オリックス・ブルーウェーブ(現オリックス・バファローズ)、MLBワシントン・ナショナルズのトレーナーを務め、メジャー時代は「マック(高島の愛称)はゴッドハンドを持っている」と高い評価を得たトレーナー・高島誠。この連載では、数々のプロ野球選手を指導してきた経験をもとに、これまで公では語られることのなかった、マック流・野球パフォーマンスアップの秘密を披露していく。

野球で柔軟性が求められるポジションとは?

野球専門のトレーニングジム「Mac’s Trainer Room」代表の高島誠です。『Mac高島の超野球塾』の連載をご覧いただき、ありがとうございます。

前回のコラムでは、柔軟性を鍛えることが野球上達の近道だとお伝えし、股関節の動きが優れている投手として、前田健太投手、一岡竜司投手、山岡泰輔投手、佐々木朗希投手を紹介しました。繰り返しになりますが、投手は、足を上げて体を横に動かす並進運動を行うため、“股関節の可動域を広げ、足をしっかりと開けるか”が好投手の条件の一つになってきます。

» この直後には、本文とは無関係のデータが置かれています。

Source: an optimization exercise on an open RTL-to-GDS flow (aim: small area). Production flows keep margins and buffers that such runs may drop.
Power figures rest on the tool's default switching activity, not on a simulated workload.

==> 12-03: inputs <==
==> flow/design.v (excerpt) <==
module fpga_top (
output tx_R19,
output tx_T11,
output tx_T10,
output tx_T12,
output tx_U12,
output tx_U13,
output tx_V13,
output tx_V12,
output tx_W13,
output tx_T14,
output tx_T15,
output tx_P14,
output tx_R14,
output tx_Y16,
output tx_Y17,
output tx_W14,
output tx_Y14,
output tx_T16,
output tx_U17,
output tx_V15,
output tx_W15,
output tx_U14,
output tx_U15,
output tx_U18,
output tx_U19,
output tx_P19,
output tx_N20,
output tx_P20,
output tx_T20,
output tx_U20,
output tx_V20,
output tx_W20,
output tx_Y18,
output tx_Y19,
output tx_V16,
output tx_W16,
output tx_R16,
output tx_R17,
output tx_T17,
output tx_R18,
output tx_V17,
output tx_V18,
output tx_W18,
output tx_W19,
output tx_N17,
output tx_P18,
output tx_P15,
output tx_P16,
output tx_T19,
output tx_G14,
output tx_C20,
output tx_B20,
output tx_B19,
output tx_A20,
output tx_E17,
output tx_D18,
output tx_D19,
output tx_D20,
output tx_E18,
output tx_E19,
output tx_F16,
output tx_F17,
output tx_M19,
  ...
==> flow/config.mk <==
export PLATFORM = sky130hd
export DESIGN_NAME = fpga_top
export DESIGN_NICKNAME = fpga_top
export VERILOG_FILES = /design/flow/design.v
export SDC_FILE = /design/flow/constraint.sdc
export NUM_CORES = 4
export LEC_CHECK = 0
export ABC_AREA = 1
export CAP_MARGIN = 20
export CORE_MARGIN = 2
export CORE_UTILIZATION = 40
export SLEW_MARGIN = 20
==> flow/constraint.sdc <==
create_clock -name core_clock -period 6.0 [get_ports {clk}]
set_input_delay 1.2000 -clock core_clock [delete_from_list [all_inputs] [get_ports {clk}]]
set_output_delay 1.2000 -clock core_clock [all_outputs]
set_load 0.01 [all_outputs]
run.sh (not shown) runs the stock make flow with config.mk's settings and CLKGATE_MAP_FILE= SYNTH_SCRIPT=/design/flow/synth_recipe.tcl, a recipe that flattens the netlist after the stock synthesis.
==> inputs of 08-25, as changes to 12-03 <==
==> flow/flow/run.sh (new file) <==
#!/bin/bash
# Standard ORFS layout with smaller port buffers and a clock tree of small
# buffers without dummy loads. All tool output goes to flow.log (and ORFS's
# own per-step logs under orfs/logs).
set -o pipefail
bash standard.sh \
  ABC_AREA=1 \
  BUFFER_PORTS_ARGS="-buffer_cell sky130_fd_sc_hd__buf_1" \
  CTS_ARGS="-sink_clustering_enable -repair_clock_nets -dont_use_dummy_load -buf_list {sky130_fd_sc_hd__clkbuf_2 sky130_fd_sc_hd__clkbuf_4 sky130_fd_sc_hd__clkbuf_8}" \
  finish > flow.log 2>&1
==> flow/standard.sh (new file) <==
#!/bin/bash
# synth_recipe.tcl (not shown) runs the flow's synth.tcl, then flattens the netlist and writes it again
# the make line also repeats each setting of config.mk as NAME=value (left out here)
make -C /OpenROAD-flow-scripts/flow DESIGN_CONFIG=/design/flow/config.mk WORK_HOME=/design/flow/orfs CLKGATE_MAP_FILE= SYNTH_SCRIPT=/design/flow/synth_recipe.tcl "${@:-finish}"
Settings changed: ABC_AREA 1 to default.
removed: flow/run.sh
==> comparison table <==
| metric | 08-25 | 12-03 |
|---|---|---|
| Leak Pwr | 4.25 nW | 4.71 nW |
| Count of nets after finishing | 1,145 | 1,131 |
| Layout clock buffers | 38 | 35 |
| Number of vias per cell | 5.17 | 5.13 |
| Crit share post-route | 69.2% | 69.8% |
| Remaining max-slew budget at the tightest pin | 32.1% | 28.0% |
| Global Route met3 Usage | 3.92% | 3.25% |
| Root buffer cell | sky130_fd_sc_hd__clkbuf_8 | sky130_fd_sc_hd__clkbuf_16 |
| Switching Fraction | 19.9% | 19.8% |
| Total global routing track utilization | 18.8% | 18.8% |
| Estimated wirelength of the detail-placed design | 15,100 um | 15,200 um |
| DRT met1 WL | 11,300 um | 11,700 um |
| Status | timing/DRC/antenna clean | timing/DRC/antenna clean |
| Flop2flop setup slack | 1850 ps | 1810 ps |
| Pre-CTS setup slack | 1940 ps | 1840 ps |
| Clock net power | 1.08 mW | 1.51 mW |
| Share of total power in the clock network | 40.9% | 49.2% |
Function was not checked in any run of this note: the RTL went through the layout flow alone.

separate check: timing with driven ports:
Ports are ideal in the flow. The routed layouts listed here were re-timed in OpenROAD.
Step 1 sets driving cells, clkbuf_16 on the clock port and buf_2 on the other inputs (assumed; they add their load-dependent delay and slew).
Step 2 adds t to the input delays and takes it off the output delays; t is the mean of the earliest and latest rising clock arrival at the registers after step 1. Input paths then give back, and output paths get back, about the clock's delay inside the block.
Slacks: no drivers / after step 1 / after step 2; pairs: no drivers / after step 1.
| run | t (ns) | setup WS [ns] | worst hold slack (ns) | slew at the worst register clock pin (ns) | pins driven straight from the clock port |
|---|---|---|---|---|---|
| 12-03 | 0.540 | 1.814 / 1.814 / 1.814 | 0.351 / 0.351 / 0.351 | 0.07 / 0.07 | 1 |
| 08-25 | 0.532 | 1.845 / 1.845 / 1.845 | 0.308 / 0.308 / 0.308 | 0.06 / 0.06 | 1 |
After both steps setup and hold are still met in every run listed.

投手から捕手までの距離は18.44m。股関節の可動域が広ければ広いほど、足を踏み込む位置がホームベースに近づき、その距離を縮めることが可能です。打者視点で考えると、より近くから投手がボールを投げているように感じますし、変化球の軌道も違ってきます。また、距離が短くなるぶん、単純に打者が球の軌道を判断する時間も減ります。つまり同じ球速のストレートでも、股割りができている投手とできていない投手では、ボールの質に大きな違いが出てきます。

もちろん野手にとっても、股割り・腰割りは大事な要素です。股関節の動きが悪いと、打撃や守備において、「腰が落ちる(曲がる)」「上体がつっこむ」「低い姿勢が作れない」などの悪影響が出てきます。

そのため、プロ野球を代表する野手は、柔軟性に優れている選手が多いです。1人名前を挙げるなら、巨人の坂本勇人選手です。

メディアを通じて股割りの写真を見たのですが、股関節がとにかく柔らかく、ほぼ180度開いていました。このしなやかな体が、坂本選手の“力強く素早い動き”を生んでいるのだと思います。坂本勇人選手のポジションはショート。肩の強さ、守備範囲の広さが求められるポジションだけに、パワーとスピードを高め、怪我の予防にもつながる柔軟性のトレーニングは欠かせません。

どのポジションにおいても柔軟性は必要ですが、なかでも、キャッチャー・セカンド・ショートは、股割り・腰割りの能力が、プレーに影響を及ぼすポジションです。カープの三連覇を支えた、セカンド・菊池涼介選手、ショート・田中広輔選手も、柔軟性は意識してトレーニングしているのではないかと思います。特に、635試合(歴代6位)フルイニング出場を果たした田中広輔選手は、連日試合に出るうえで、しなやかな体を保つことは大切なポイントだったはずです。

ただ、昨年、2選手の動きを見ていると、股関節が固くなっているのではないかと感じるシーンが数多くありました。もちろんケガの影響もあるでしょうが、体への負担を軽減する意味でも、もう一度柔軟性のトレーニングを積むことで、本来の動きを取り戻してくれるのではないかと期待をしています。

もう1人、カープの内野手で名前を出すと、プロ3年目の羽月隆太郎選手も楽しみな存在です。今年の1月にトレーニングを担当し、柔軟性の大切さを説きトレーニングを重ねたところ、かなり体が柔らかくなりました。自然と動きも良くなっただけに、楽しみに見守っていきたいと思います。